Having diabetes or being obese after age 60 significantly increases the risk for developing breast cancer, a Swedish study has revealed. Data also showed that high blood lipids were less common in patients when diagnosed with breast cancer, while low blood lipids were associated with an increased risk.

Researchers of the study, reported at the 2011 CTRC-AACR San Antonio Breast Cancer Symposium, held Dec. 6-10, 2011, also looked at overall cancer incidence and discovered that use of one diabetes drug was associated with a lower rate of any cancer, while another was associated with an increased risk.

Researchers evaluated health care data from a region of 1.5 million people living in Southwestern Sweden to provide a comprehensive picture of cancer risk.

"We are looking at everybody, and we found that diabetes in adult women and obesity in women aged 60 and older significantly increased breast cancer risk," said Håkan Olsson, M.D., professor in the departments of oncology and cancer epidemiology at Lund University. "This is useful information for women who want to know their risk and who can take steps to lower it."

He and his colleagues examined records of 2,724 patients up to 10 years before they developed cancer and 20,542 patients who never developed the disease.

They found that obesity in women after age 60 increased risk for developing breast cancer by 55 percent. "At the most, 15 out of 100 obese women would get breast cancer compared with slightly less than 10 out of 100 in the general population," Olsson said.

Women with diabetes had a 37 percent increased risk for developing breast cancer if their diabetes had been diagnosed up to four years before cancer was diagnosed.

Women with abnormally low levels of blood lipids (mostly cholesterol) had a 25 percent greater risk for developing breast cancer, while high levels of blood lipids appeared to be associated with a lower risk for breast cancer.
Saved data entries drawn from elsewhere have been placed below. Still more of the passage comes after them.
This design comes from an exercise in tuning for small area on the open sky130 flow, not from production work. In this exercise RTL edits were held to simulation tests only and were not proved equivalent to the original. Power is estimated from default activity; no workload was simulated.

// projeto_vinho_top
module projeto_vinho_top (
    input  wire       CLOCK_50,
    input  wire       KEY0,        
    input  wire       KEY1,        
    input  wire [7:0] SW,
    output wire [9:0] LEDR,
    output wire [6:0] HEX0,
    output wire [6:0] HEX1,
    output wire [6:0] HEX2,
    output wire [6:0] HEX3
);
==> module debounce, before the edit <==
module debounce #(
    parameter PULSO_RESET = 1
) (
    input  wire clk,
    input  wire reset,
    input  wire button_in,
    output reg  pulse_out
);
    reg       button_sync_0;
    reg       button_sync_1;
    reg       button_stable_n;         
    reg       button_stable_prev_n;    
    reg [4:0] r;
    wire differ = ~(button_sync_1 ^ button_stable_n);
    wire fim    = r[2] & r[1] & r[0];
    always @(posedge clk or posedge reset) begin
        if (reset) begin
            button_sync_0      <= 1'b1;
            button_sync_1      <= 1'b1;
            button_stable_n      <= 1'b0;
            r                  <= 5'b00000;
        end else begin
            button_sync_0      <= button_in;
            button_sync_1      <= button_sync_0;
            if (differ & fim)
                button_stable_n <= ~button_sync_1;
            if (differ & ~fim)
                r <= {~r[3:0], r[4] ^ r[1]};
            else
                r <= 5'b00000;
        end
    end
    always @(posedge clk)
        button_stable_prev_n <= button_stable_n;
    generate
        if (PULSO_RESET) begin : pulso_com_reset
            always @(posedge clk or posedge reset)
                if (reset) pulse_out <= 1'b0;
                else       pulse_out <= ~button_stable_prev_n & button_stable_n;
        end else begin : pulso_sem_reset
            always @(posedge clk)
                pulse_out <= ~button_stable_prev_n & button_stable_n;
        end
    endgenerate
endmodule
Settings: LEC_CHECK=0, CAP_MARGIN=0, CORE_MARGIN=2, CORE_UTILIZATION=40, CTS_BUF_LIST=sky130_fd_sc_hd__clkbuf_8, PLACE_DENSITY=0.6, SLEW_MARGIN=0; clock period 10.0 ns.
standard.sh (not shown) runs the stock make flow with config.mk's settings and CLKGATE_MAP_FILE= SYNTH_SCRIPT=/design/flow/synth_recipe.tcl, a recipe that flattens the netlist after the stock synthesis.
==> flow/flow/run.sh <==
#!/bin/bash
# The standard layout (standard.sh: ORFS from synthesis to the routed
# layout), with these changes:
#  - synthesis is synth_recipe.tcl unchanged except that ORFS's synth.tcl maps
#    the logic with flow/abc.script, an area-oriented ABC script, in place of
#    abc_speed.script, and leaves adders to ABC (no extract_fa/ADDER_MAP_FILE
#    step); registers are mapped before ABC runs, so they are the standard
#    synthesis's, with the same names and cells;
#  - the port buffers that global placement inserts are sky130_fd_sc_hd__buf_1;
#  - right after global placement (flow/downsize.tcl) every logic cell starts
#    at the smallest drive strength of its function; the resizer's
#    repair_design and repair_timing later in the flow upsize whatever slew,
#    load or timing then calls for;
#  - clock tree synthesis uses clkbuf_8 buffers and inserts no dummy loads;
#  - the floorplan does not split the tie cells (SKIP_REPAIR_TIE_FANOUT).
# Each tool's full output goes to standard.log here.
set -euo pipefail
W=$PWD

sed 's|^source \$::env(SCRIPTS_DIR)/synth_preamble.tcl$|&\nset abc_args [lreplace $abc_args 1 1 '"$W"'/flow/abc.script]\nunset -nocomplain ::env(ADDER_MAP_FILE)|' \
  "$FLOW_HOME/scripts/synth.tcl" > "$W/synth_abc.tcl"
grep -q "flow/abc.script" "$W/synth_abc.tcl"
grep -q "unset -nocomplain ::env(ADDER_MAP_FILE)" "$W/synth_abc.tcl"
sed 's|\$::env(SCRIPTS_DIR)/synth.tcl|'"$W"'/synth_abc.tcl|' synth_recipe.tcl > "$W/synth_recipe_abc.tcl"
grep -q "synth_abc.tcl" "$W/synth_recipe_abc.tcl"
sed 's|SYNTH_SCRIPT=[^ ]*synth_recipe.tcl|SYNTH_SCRIPT='"$W"'/synth_recipe_abc.tcl|' standard.sh > "$W/standard_abc.sh"
grep -q "synth_recipe_abc.tcl" "$W/standard_abc.sh"

export BUFFER_PORTS_ARGS="-buffer_cell sky130_fd_sc_hd__buf_1"
export POST_GLOBAL_PLACE_TCL="$W/flow/downsize.tcl"
export CTS_ARGS="-sink_clustering_enable -repair_clock_nets -buf_list sky130_fd_sc_hd__clkbuf_8 -dont_use_dummy_load"
export SKIP_REPAIR_TIE_FANOUT=1
bash "$W/standard_abc.sh" > standard.log 2>&1
Other scripts of this flow, unchanged in this note and not shown: flow/flow/abc.script, flow/flow/downsize.tcl
The baseline finished clean.
Change:
--- a/flow/design.v
+++ b/flow/design.v
@@ -159,43 +159,42 @@
     input  wire button_in,
     output reg  pulse_out
 );
     reg       button_sync_0;
     reg       button_sync_1;
     reg       button_stable_n;         
-    reg       button_stable_prev_n;    
     reg [4:0] r;
     wire differ = ~(button_sync_1 ^ button_stable_n);
     wire fim    = r[2] & r[1] & r[0];
+    wire queda  = r[4] & ~r[3] & ~r[1];        
+    wire cai    = differ & fim & ~button_stable_n;
     always @(posedge clk or posedge reset) begin
         if (reset) begin
-            button_sync_0      <= 1'b1;
-            button_sync_1      <= 1'b1;
-            button_stable_n      <= 1'b0;
-            r                  <= 5'b00000;
+            button_sync_0   <= 1'b1;
+            button_sync_1   <= 1'b1;
+            button_stable_n <= 1'b0;
+            r               <= 5'b00000;
         end else begin
-            button_sync_0      <= button_in;
-            button_sync_1      <= button_sync_0;
+            button_sync_0 <= button_in;
+            button_sync_1 <= button_sync_0;
             if (differ & fim)
                 button_stable_n <= ~button_sync_1;
             if (differ & ~fim)
-                r <= {~r[3:0], r[4] ^ r[1]};
+                r <= {~r[3:0], (r[4] ^ r[1]) & ~queda};
             else
-                r <= 5'b00000;
+                r <= {cai, 4'b0000};
         end
     end
-    always @(posedge clk)
-        button_stable_prev_n <= button_stable_n;
     generate
         if (PULSO_RESET) begin : pulso_com_reset
             always @(posedge clk or posedge reset)
                 if (reset) pulse_out <= 1'b0;
-                else       pulse_out <= ~button_stable_prev_n & button_stable_n;
+                else       pulse_out <= queda;
         end else begin : pulso_sem_reset
             always @(posedge clk)
-                pulse_out <= ~button_stable_prev_n & button_stable_n;
+                pulse_out <= queda;
         end
     endgenerate
 endmodule
 module decodificador_display (
     input  wire [4:0] j,
     output wire [6:0] hex
Outcome: The new run ran to the end with no violations; final area falls by 1.3%; utilization falls by 0.34 points; non-clock buffer count falls by 1; sequential power falls by 4.5%; clock-buffer cell count does not change; clock skew rises by 0.0091 ns.

========
RTL: one of the versions met above, not the one the previous note started from.
Size: about 90 flip-flops.
export LEC_CHECK = 0
export CAP_MARGIN = 0
export CORE_MARGIN = 2
export CORE_UTILIZATION = 70
export CTS_BUF_LIST = sky130_fd_sc_hd__clkbuf_8
export PLACE_DENSITY = 0.85
export SLEW_MARGIN = 0
create_clock -name core_clock -period 10.0 [get_ports {CLOCK_50}]
==> flow/flow/run.sh <==
#!/bin/bash
# The standard layout (standard.sh: ORFS from synthesis to the routed
# layout), with these changes:
#  - synthesis is synth_recipe.tcl unchanged except that ORFS's synth.tcl maps
#    the logic with flow/abc.script, an area-oriented ABC script, in place of
#    abc_speed.script, and leaves adders to ABC (no extract_fa/ADDER_MAP_FILE
#    step); registers are mapped before ABC runs, so they are the standard
#    synthesis's, with the same names and cells;
#  - the port buffers that global placement inserts are sky130_fd_sc_hd__buf_1;
#  - right after global placement (flow/downsize.tcl) every logic cell starts
#    at the smallest drive strength of its function; the resizer's
#    repair_design and repair_timing later in the flow upsize whatever slew,
#    load or timing then calls for;
#  - clock tree synthesis uses buf_4 buffers and inserts no dummy loads;
#  - the floorplan does not split the tie cells (SKIP_REPAIR_TIE_FANOUT).
# Each tool's full output goes to standard.log here.
set -euo pipefail
W=$PWD

sed 's|^source \$::env(SCRIPTS_DIR)/synth_preamble.tcl$|&\nset abc_args [lreplace $abc_args 1 1 '"$W"'/flow/abc.script]\nunset -nocomplain ::env(ADDER_MAP_FILE)|' \
  "$FLOW_HOME/scripts/synth.tcl" > "$W/synth_abc.tcl"
grep -q "flow/abc.script" "$W/synth_abc.tcl"
grep -q "unset -nocomplain ::env(ADDER_MAP_FILE)" "$W/synth_abc.tcl"
sed 's|\$::env(SCRIPTS_DIR)/synth.tcl|'"$W"'/synth_abc.tcl|' synth_recipe.tcl > "$W/synth_recipe_abc.tcl"
grep -q "synth_abc.tcl" "$W/synth_recipe_abc.tcl"
sed 's|SYNTH_SCRIPT=[^ ]*synth_recipe.tcl|SYNTH_SCRIPT='"$W"'/synth_recipe_abc.tcl|' standard.sh > "$W/standard_abc.sh"
grep -q "synth_recipe_abc.tcl" "$W/standard_abc.sh"

export BUFFER_PORTS_ARGS="-buffer_cell sky130_fd_sc_hd__buf_1"
export POST_GLOBAL_PLACE_TCL="$W/flow/downsize.tcl"
export CTS_ARGS="-sink_clustering_enable -repair_clock_nets -buf_list sky130_fd_sc_hd__buf_4 -dont_use_dummy_load"
export SKIP_REPAIR_TIE_FANOUT=1
bash "$W/standard_abc.sh" > standard.log 2>&1
Other scripts of this flow, unchanged in this note and not shown: flow/flow/abc.script, flow/flow/downsize.tcl
The baseline produced a clean layout.
Next try:
--- a/flow/design.v
+++ b/flow/design.v
@@ -26,34 +26,34 @@
     wire fim      = (r == 10'b1001000111);
     wire primeiro = (r == 10'd0);
     wire temporizado = (estado == ESTEIRA) | (estado == VEDANDO) |
                        (estado == DESCARTANDO) | (estado == APROVADO);
     always @(posedge clk or posedge reset) begin
         if (reset) begin
             estado <= IDLE;
+            r      <= 10'd0;
         end else begin
+            if (temporizado & ~fim)
+                r <= {~r[8:0], r[9] ^ r[6]};
+            else
+                r <= 10'd0;
             case (estado)
                 IDLE:        if (cmd_iniciar) estado <= ESTEIRA;
                 ESTEIRA:     if (fim) estado <= ENCHENDO;
                 ENCHENDO:    if (alarme_rolha) estado <= IDLE;
                              else if (sensor_nivel) estado <= VEDANDO;
                 VEDANDO:     if (fim) estado <= POSICAO_CQ;
                 POSICAO_CQ:  if (reprovado & ~aprovado) estado <= DESCARTANDO;
                              else if (aprovado & ~reprovado) estado <= APROVADO;
                 DESCARTANDO: if (fim) estado <= ESTEIRA;
                 APROVADO:    if (fim) estado <= ESTEIRA;
                 default:     estado <= IDLE;
             endcase
         end
     end
-    always @(posedge clk)
-        if (temporizado & ~fim)
-            r <= {~r[8:0], r[9] ^ r[6]};
-        else
-            r <= 10'd0;
     assign esteira           = (estado == ESTEIRA) & ~primeiro;
     assign valvula_ativa     = (estado == ENCHENDO);
     assign vedacao_ativa     = (estado == VEDANDO);
     assign decrementar_rolha = (estado == VEDANDO) & primeiro;
     assign posicao_cq        = (estado == POSICAO_CQ);
     assign descarte_ativo    = (estado == DESCARTANDO);
     assign garrafa_aprovada  = (estado == APROVADO);
@@ -95,36 +95,36 @@
     wire d_fica  = ~(d_mais1 | d_mais2 | d_menos);
     wire [4:0] d_prox = ({5{d_fica}}  & d) |
                         ({5{d_mais1}} & {d[3:0], ~d[4]}) |
                         ({5{d_mais2}} & {1'b0, d[1], d[0], 2'b11}) |
                         ({5{d_menos}} & {~d[0], d[4:1]});
     always @(posedge clk or posedge reset) begin
         if (reset) begin
+            r                  <= 10'd0;
             dispensador_ativo  <= 1'b0;
             gasto              <= 1'b0;
             alarme_rolha_vazia <= 1'b0;
             dezena             <= 5'b00011;      
             unidade            <= 5'b00000;
         end else begin
+            if (dispensador_ativo)
+                r <= {~r[8:0], r[9] ^ r[6]};
+            else
+                r <= 10'd0;
             if (dispensador_ativo & fim) begin
                 dispensador_ativo <= 1'b0;
                 gasto             <= 1'b1;
             end else if (c5 & ~gasto) begin
                 dispensador_ativo <= 1'b1;
             end
             unidade <= u_prox;
             dezena  <= d_prox;
             alarme_rolha_vazia <= c0 | (c1 & decrementar);
         end
     end
-    always @(posedge clk)
-        if (dispensador_ativo)
-            r <= {~r[8:0], r[9] ^ r[6]};
-        else
-            r <= 10'd0;
 endmodule
 module contador_duzias_v2 (
     input  wire clk,
     input  wire reset,
     input  wire incrementar,
     output reg  [3:0] contador_valor    
 );
@@ -147,17 +147,15 @@
                 end else begin
                     doze <= doze + 4'd1;
                 end
             end
         end
     end
 endmodule
-module debounce #(
-    parameter PULSO_RESET = 1
-) (
+module debounce (
     input  wire clk,
     input  wire reset,
     input  wire button_in,
     output reg  pulse_out
 );
     reg       button_sync_0;
     reg       button_sync_1;
@@ -169,35 +167,27 @@
     wire cai    = differ & fim & ~button_stable_n;
     always @(posedge clk or posedge reset) begin
         if (reset) begin
             button_sync_0   <= 1'b1;
             button_sync_1   <= 1'b1;
             button_stable_n <= 1'b0;
             r               <= 5'b00000;
+            pulse_out       <= 1'b0;
         end else begin
             button_sync_0 <= button_in;
             button_sync_1 <= button_sync_0;
+            pulse_out     <= queda;
             if (differ & fim)
                 button_stable_n <= ~button_sync_1;
             if (differ & ~fim)
                 r <= {~r[3:0], (r[4] ^ r[1]) & ~queda};
             else
                 r <= {cai, 4'b0000};
         end
     end
-    generate
-        if (PULSO_RESET) begin : pulso_com_reset
-            always @(posedge clk or posedge reset)
-                if (reset) pulse_out <= 1'b0;
-                else       pulse_out <= queda;
-        end else begin : pulso_sem_reset
-            always @(posedge clk)
-                pulse_out <= queda;
-        end
-    endgenerate
 endmodule
 module decodificador_display (
     input  wire [4:0] j,
     output wire [6:0] hex
 );
     wire d0 = ~j[4] & ~j[0];
     wire d1 = ~j[1] &  j[0];
@@ -227,17 +217,17 @@
     output wire [6:0] HEX1,
     output wire [6:0] HEX2,
     output wire [6:0] HEX3
 );
     wire clk   = CLOCK_50;
     wire reset = ~KEY1;
     wire sensor_nivel, aprovado_cq, reprovado_cq, sw_adicionar_rolha, pulso_start;
-    debounce #(.PULSO_RESET(0)) debounce_sensor   (.clk(clk), .reset(reset), .button_in(SW[1]), .pulse_out(sensor_nivel));
-    debounce #(.PULSO_RESET(0)) debounce_apro_cq  (.clk(clk), .reset(reset), .button_in(SW[2]), .pulse_out(aprovado_cq));
-    debounce #(.PULSO_RESET(0)) debounce_repro_cq (.clk(clk), .reset(reset), .button_in(SW[3]), .pulse_out(reprovado_cq));
+    debounce debounce_sensor   (.clk(clk), .reset(reset), .button_in(SW[1]), .pulse_out(sensor_nivel));
+    debounce debounce_apro_cq  (.clk(clk), .reset(reset), .button_in(SW[2]), .pulse_out(aprovado_cq));
+    debounce debounce_repro_cq (.clk(clk), .reset(reset), .button_in(SW[3]), .pulse_out(reprovado_cq));
     debounce debounce_add_rolha(.clk(clk), .reset(reset), .button_in(SW[7]), .pulse_out(sw_adicionar_rolha));
     debounce debounce_start    (.clk(clk), .reset(reset), .button_in(KEY0),  .pulse_out(pulso_start));
     wire alarme_rolha_vazia, dispensador_ativo;
     wire motor_ativo, valvula_ativa, vedacao_ativa, decrementar_rolha;
     wire descarte_ativo, garrafa_aprovada, posicao_cq;
     fsm_main fsm_main_inst (
         .clk(clk),
Worst setup slack gets worse by 0.34 ns.
Total power grows by 0.83%.
Wire length grows by 3.5%.
Count of clock-buffer cells in the layout stays the same.
Global-route usage grows by 0.81 points.
Clock power is about the same.
First-iteration DRC count grows by 57%.
Critical path depth shrinks by 1.

-- port drivers added, routing unchanged --
In the flow no input, the clock included, has a driving cell. The finished layouts below were timed again as built, in two steps. Step 1 assumes that a clkbuf_16 drives the clock port and a buf_2 every other input. Step 2 times the ports against the registers' clock, not the clock port: input delays grow and output delays shrink by t, the midpoint of the rising clock arrivals with the driver on. a / b / c = ideal ports / drivers / drivers and shift; a / b = the first two.
| run | t, ns | setup WS [ns] | hold slack, ns | slew at the worst register clock pin (ns) | cell pins on the clock port's net |
|---|---|---|---|---|---|
| the first run of note 1 | 0.366 | 6.253 / 6.223 / 6.589 | 0.357 / 0.357 / 0.357 | 0.09 / 0.09 | 1 |
| the second run of note 1 | 0.360 | 6.308 / 6.279 / 6.639 | 0.358 / 0.358 / 0.358 | 0.09 / 0.09 | 1 |
| the first run of note 2 | 0.365 | 6.245 / 6.219 / 6.584 | 0.363 / 0.363 / 0.363 | 0.12 / 0.12 | 1 |
| the second run of note 2 | 0.364 | 5.907 / 5.882 / 6.247 | 0.352 / 0.352 / 0.352 | 0.11 / 0.11 | 1 |
After both steps setup and hold are still met in every run listed. Setup slack includes reset recovery checks.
The mechanisms behind these effects are unclear, and the finding needs to be replicated in a different population-based study, Olsson said.

Researchers also looked at the national drug prescription registry to examine the link between risk for all cancers and use of two diabetes drugs, glargine and metformin. In this study, investigators found that glargine use, which had been associated with increased cancer development in previous European studies, almost doubled the risk for development of any cancer, while metformin was linked to an 8 percent lower risk for cancer in patients with diabetes.

Olsson said more research is needed to clarify the specific cancers at increased risk. The number of patients in this study who developed breast cancer using these medications was too small to make any link to breast cancer risk, specifically, he said.

The study was funded by Sweden's Southern Health Care Region.